The Critical Need for Policy Coherence

The collective observations of these financial experts point to a fundamental lack of policy coherence. The Bangladesh Bank is attempting to hit multiple, mutually exclusive targets at once:

  • Subduing inflation via high interest rates while trying to rejuvenate credit growth.

  • Rebuilding foreign reserves through dollar purchases while trying to prevent local currency expansion.

  • Extending short-term credit relief to businesses while attempting to lower an NPL ratio exceeding 30 per cent.
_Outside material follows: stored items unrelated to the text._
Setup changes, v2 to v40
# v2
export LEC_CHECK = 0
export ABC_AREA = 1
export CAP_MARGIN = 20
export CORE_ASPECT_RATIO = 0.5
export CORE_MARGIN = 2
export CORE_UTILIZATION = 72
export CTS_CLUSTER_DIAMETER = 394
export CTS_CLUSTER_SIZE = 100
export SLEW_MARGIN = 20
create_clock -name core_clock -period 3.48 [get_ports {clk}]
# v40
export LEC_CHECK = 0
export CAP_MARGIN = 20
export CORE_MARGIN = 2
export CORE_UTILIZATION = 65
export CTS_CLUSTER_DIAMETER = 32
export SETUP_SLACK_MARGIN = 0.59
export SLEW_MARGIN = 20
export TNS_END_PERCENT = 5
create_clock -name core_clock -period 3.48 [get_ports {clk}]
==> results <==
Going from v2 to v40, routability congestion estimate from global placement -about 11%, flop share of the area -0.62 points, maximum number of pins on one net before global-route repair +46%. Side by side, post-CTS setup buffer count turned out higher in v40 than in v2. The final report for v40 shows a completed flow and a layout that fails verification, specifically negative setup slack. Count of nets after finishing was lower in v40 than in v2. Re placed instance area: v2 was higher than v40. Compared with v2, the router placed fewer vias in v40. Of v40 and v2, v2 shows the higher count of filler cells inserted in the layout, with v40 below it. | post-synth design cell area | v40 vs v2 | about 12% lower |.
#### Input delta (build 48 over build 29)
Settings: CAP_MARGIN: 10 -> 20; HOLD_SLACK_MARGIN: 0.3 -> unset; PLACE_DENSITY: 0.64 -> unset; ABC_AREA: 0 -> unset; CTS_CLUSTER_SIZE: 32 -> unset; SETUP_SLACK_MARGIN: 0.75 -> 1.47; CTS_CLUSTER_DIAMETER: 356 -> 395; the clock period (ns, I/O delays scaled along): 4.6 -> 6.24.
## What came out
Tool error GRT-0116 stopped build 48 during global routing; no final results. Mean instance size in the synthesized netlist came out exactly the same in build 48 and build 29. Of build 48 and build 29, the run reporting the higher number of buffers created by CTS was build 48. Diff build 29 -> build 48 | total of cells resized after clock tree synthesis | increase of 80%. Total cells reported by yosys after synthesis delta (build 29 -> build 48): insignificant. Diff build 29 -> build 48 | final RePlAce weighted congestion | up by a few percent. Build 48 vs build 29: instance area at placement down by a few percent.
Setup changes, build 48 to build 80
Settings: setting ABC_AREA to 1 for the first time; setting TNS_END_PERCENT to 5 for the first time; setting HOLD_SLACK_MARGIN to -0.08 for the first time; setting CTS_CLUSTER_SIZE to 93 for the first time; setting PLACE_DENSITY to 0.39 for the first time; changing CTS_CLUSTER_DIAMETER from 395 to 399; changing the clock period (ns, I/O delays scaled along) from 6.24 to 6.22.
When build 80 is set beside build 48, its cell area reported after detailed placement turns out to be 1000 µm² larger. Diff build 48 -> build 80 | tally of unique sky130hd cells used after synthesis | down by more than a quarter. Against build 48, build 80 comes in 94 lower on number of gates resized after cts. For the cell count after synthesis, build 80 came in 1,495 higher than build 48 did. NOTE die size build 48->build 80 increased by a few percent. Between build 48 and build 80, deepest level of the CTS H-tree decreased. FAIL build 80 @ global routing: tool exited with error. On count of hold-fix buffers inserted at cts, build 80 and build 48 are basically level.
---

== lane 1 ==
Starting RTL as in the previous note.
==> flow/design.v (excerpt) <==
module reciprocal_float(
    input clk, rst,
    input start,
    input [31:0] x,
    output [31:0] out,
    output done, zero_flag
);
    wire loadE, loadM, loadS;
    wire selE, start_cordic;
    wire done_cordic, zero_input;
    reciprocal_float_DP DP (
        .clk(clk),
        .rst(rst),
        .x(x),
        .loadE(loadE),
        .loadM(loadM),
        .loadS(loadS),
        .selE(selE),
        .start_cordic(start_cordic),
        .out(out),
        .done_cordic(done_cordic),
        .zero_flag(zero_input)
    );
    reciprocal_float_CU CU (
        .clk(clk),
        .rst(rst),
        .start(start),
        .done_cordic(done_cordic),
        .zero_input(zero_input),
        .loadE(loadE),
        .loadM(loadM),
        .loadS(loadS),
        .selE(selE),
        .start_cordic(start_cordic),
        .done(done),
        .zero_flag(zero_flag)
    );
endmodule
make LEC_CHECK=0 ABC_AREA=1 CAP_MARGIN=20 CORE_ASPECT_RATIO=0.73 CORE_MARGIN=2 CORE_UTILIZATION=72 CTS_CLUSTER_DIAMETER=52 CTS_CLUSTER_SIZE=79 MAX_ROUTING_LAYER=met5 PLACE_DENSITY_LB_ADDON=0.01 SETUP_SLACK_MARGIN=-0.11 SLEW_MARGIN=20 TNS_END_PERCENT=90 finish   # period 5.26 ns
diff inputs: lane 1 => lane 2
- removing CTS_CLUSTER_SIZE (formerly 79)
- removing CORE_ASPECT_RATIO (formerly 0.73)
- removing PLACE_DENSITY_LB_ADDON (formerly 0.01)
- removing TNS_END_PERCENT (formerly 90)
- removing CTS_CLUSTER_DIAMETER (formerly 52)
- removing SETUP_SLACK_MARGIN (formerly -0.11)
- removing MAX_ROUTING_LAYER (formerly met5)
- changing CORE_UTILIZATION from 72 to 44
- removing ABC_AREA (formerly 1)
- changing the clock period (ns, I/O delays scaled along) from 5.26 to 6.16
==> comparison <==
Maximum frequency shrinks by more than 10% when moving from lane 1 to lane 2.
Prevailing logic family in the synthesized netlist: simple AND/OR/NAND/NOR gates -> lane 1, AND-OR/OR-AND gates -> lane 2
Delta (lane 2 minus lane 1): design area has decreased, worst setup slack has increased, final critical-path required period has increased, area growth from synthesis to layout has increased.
## lane 1
## pow_5_pipe
module pow_5_pipe
(
    input             clock,
    input      [17:0] n,
    output reg [17:0] n_pow_5
);
export LEC_CHECK = 0
export ABC_AREA = 0
export CAP_MARGIN = 40
export CORE_MARGIN = 2
export CORE_UTILIZATION = 71
export CTS_CLUSTER_SIZE = 41
export HOLD_SLACK_MARGIN = -0.1
export MAX_ROUTING_LAYER = met4
export PLACE_DENSITY = 0.62
export SETUP_SLACK_MARGIN = 0.19
export SLEW_MARGIN = 20
export TNS_END_PERCENT = 5
create_clock -name core_clock -period 4.24 [get_ports {clock}]
run.sh (not shown) runs the stock make flow with config.mk's settings and CLKGATE_MAP_FILE=.
Status lane 1: flow complete, layout not clean - setup timing
Changes in lane 2 relative to lane 1:
- clearing HOLD_SLACK_MARGIN, which used to be -0.1
- clearing MAX_ROUTING_LAYER, which used to be met4
- clearing TNS_END_PERCENT, which used to be 5
- swapping 0.62 for 0.68 in PLACE_DENSITY
- clearing CTS_CLUSTER_SIZE, which used to be 41
- swapping 0 for 1 in ABC_AREA
- swapping 71 for 65 in CORE_UTILIZATION
- swapping 4.24 for 4.34 in the clock period (ns, I/O delays scaled along)
The flow for lane 2 finished, though final verification flagged setup timing. Delta (lane 2 minus lane 1): detailed placement HPWL moved up; final design instance area without fill climbed about 16%. Lane 2 vs lane 1, non-clock buffer count went up by 101. Higher area overhead of the layout relative to synthesis was reported by lane 2, not lane 1.


pow_5_pipe again, from the RTL that the note above started with.
make LEC_CHECK=0 CAP_MARGIN=20 CORE_MARGIN=2 CORE_UTILIZATION=40 CTS_CLUSTER_DIAMETER=210 CTS_CLUSTER_SIZE=99 SLEW_MARGIN=20 TNS_END_PERCENT=25 finish   # period 6.4 ns
Next try:
- CTS_CLUSTER_DIAMETER: 210 -> not set
- CTS_CLUSTER_SIZE: 99 -> not set
- TNS_END_PERCENT: 25 -> not set
- clock period: 6.4 -> 6.23 ns (I/O delays scaled with it)
=> Final area hardly moves. Area after synthesis is unchanged. Worst hold slack got worse by 0.0086 ns. Die area is unchanged. Critical path depth is unchanged. Count of clock-buffer cells in the layout stays the same.
Next try:
- CTS_CLUSTER_DIAMETER: not set -> 393
- CTS_CLUSTER_SIZE: not set -> 100
- TNS_END_PERCENT: not set -> 25
- clock period: 6.23 -> 6.4 ns (I/O delays scaled with it)
The new run finished clean; synthesized area stays the same; first-iteration DRC count fell by 2.4%; die size does not change; core utilization fell by 0.13 points; final area stays flat; hold slack improved by 0.0086 ns; wire length is about the same; via count rose by 0.71%.
Next try:
- CORE_UTILIZATION: 40 -> 9
- CTS_CLUSTER_DIAMETER: 393 -> not set
- CTS_CLUSTER_SIZE: 100 -> not set
- TNS_END_PERCENT: 25 -> not set
- clock period: 6.4 -> 9.96 ns (I/O delays scaled with it)
The new run passed the timing, design-rule and antenna checks; non-clock buffer count decreases by 35; hold slack is better by 0.032 ns; final area went up by 12%; sequential share of layout area came out lower by 1.1 points; setup slack gets better by 2.6 ns; synthesized cell count does not change; first-iteration DRC count grows by 11%; area after synthesis is unchanged.
Next try:
- CORE_UTILIZATION: 9 -> 72
- PLACE_DENSITY_LB_ADDON: not set -> 0.26
- SETUP_SLACK_MARGIN: not set -> 0.79
- clock period: 9.96 -> 6.4 ns (I/O delays scaled with it)
Outcome:
- die area falls by 87%
- design area falls by 12%
- clock-buffer cell count falls by 1
- synthesized area does not change
- global-route usage rises by 31 points
- via count rises by 7.4%
- critical path depth rises by 1
Next try:
- CORE_UTILIZATION: 72 -> 40
- CTS_CLUSTER_DIAMETER: not set -> 297
- CTS_CLUSTER_SIZE: not set -> 100
- HOLD_SLACK_MARGIN: not set -> 0.28
- PLACE_DENSITY_LB_ADDON: 0.26 -> not set
- SETUP_SLACK_MARGIN: 0.79 -> not set
The changed run finished with timing, DRC and antenna clean; utilization goes down by 35 points; wire length goes down by 8.3%; final area goes up by about 1.1%; critical path depth goes down by 1; die size goes up by 78%; via count goes down by 4.9%; worst hold slack got worse by 0.040 ns; non-clock buffer count goes down by 1.


Starting RTL as in the previous note.
clock: 5.16 ns
lec_check: 0
cap_margin: 20
core_margin: 2
core_utilization: 72
cts_cluster_diameter: 85
place_density_lb_addon: 0.26
slew_margin: 40
The starting point completed, yet does not pass: negative setup slack.
Rerun with:
Settings changed: CORE_UTILIZATION 72 to 40, CTS_CLUSTER_DIAMETER 85 to unset, PLACE_DENSITY_LB_ADDON 0.26 to unset, SLEW_MARGIN 40 to 20.
Clock period 5.16 ns to 6.4 ns, I/O delays scaled along.
After rerunning: This time the run produced a clean layout. Design area fell by 5.8%. Worst setup slack is better by 660 ps. Routed wire length is lower by 22%. Worst hold slack loses 14 ps.


build 92:
Starting RTL as in the previous note.
Settings: LEC_CHECK=0, ABC_AREA=1, CAP_MARGIN=0, CORE_ASPECT_RATIO=0.5, CORE_MARGIN=2, CORE_UTILIZATION=38, PLACE_DENSITY=0.68, SETUP_SLACK_MARGIN=0.19, SLEW_MARGIN=20; clock period 4.34 ns.
The layout from build 92, despite a flow that completed every stage, fails the layout checks, with the failing checks listed as setup timing.
--- input diff build 92..build 33 ---
Settings: ABC_AREA: 1 -> 0; CAP_MARGIN: 0 -> 40; CORE_ASPECT_RATIO: 0.5 -> unset.
### Flow results
- To summarise build 33: no stage aborted, but the layout did not pass its checks, failing on setup timing.
- The higher number of placement rows of build 92 and build 33 is in build 33.
- Build 92 -> build 33: total wirelength of the detailed-routed design decreased by a little under 10%
diff inputs: build 33 => build 11
Settings: CORE_UTILIZATION changed from 38 to 67; PLACE_DENSITY changed from 0.68 to 0.6; the clock period (ns, I/O delays scaled along) changed from 4.34 to 5.16.
[summary]
- To summarise build 11: no stage aborted, but the layout did not pass its checks, failing on setup timing.
- Build 11 has fraction of met3 tracks used by global routing above what build 33 had.
- On met2 track utilization from global routing: between build 11 and build 33, it ends up higher for build 11.
- On register cell area after layout: build 11 sits below build 33.
- Taking build 11 as 1.0, build 33 lands at 1.5 on non-clock buffer count.
- Going from build 33 to build 11, the global-route met1 utilization was found to have gone up by 19 points.
- Build 11 vs build 33 on total setup violations reported at the end of the flow: build 11 is the lower one.
- On hold slack, build 11 and build 33 are neck and neck.
Input changes introduced in build 93 (baseline for comparison: build 11):
Settings: ABC_AREA removed (was 0); PLACE_DENSITY removed (was 0.6); SETUP_SLACK_MARGIN removed (was 0.19); CAP_MARGIN changed from 40 to 20; CORE_UTILIZATION changed from 67 to 40; the clock period (ns, I/O delays scaled along) changed from 5.16 to 5.21.
### Flow results
- | build 93 | all stages done | FAIL | setup timing |
- | design area | build 93 vs build 11 | better |
- Build 11 → build 93: sequential fraction of total cell area held; core utilization moved down; largest stage delay on the critical path roughly the same; mean number of vias per cell dropped about 12%.
- [diff] wire length, build 93 relative to build 11: improvement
When an institution executes expansionary actions (buying dollars and loosening loan classifications) alongside contractionary policies (maintaining high policy rates), the market is left with highly ambiguous signals. Dr Khatun concluded that the central bank must immediately harmonize its policy frameworks to eliminate market confusion, while Rumee Ali described the current relationship between domestic interest rates, inflation management, and monetary policy as fundamentally confusing. Ultimately, Dr Mujeri emphasised that correcting these distortions requires absolute accountability and legal penalties for those responsible for banking-sector irregularities, without which purely technocratic policy adjustments will fail to restore institutional confidence.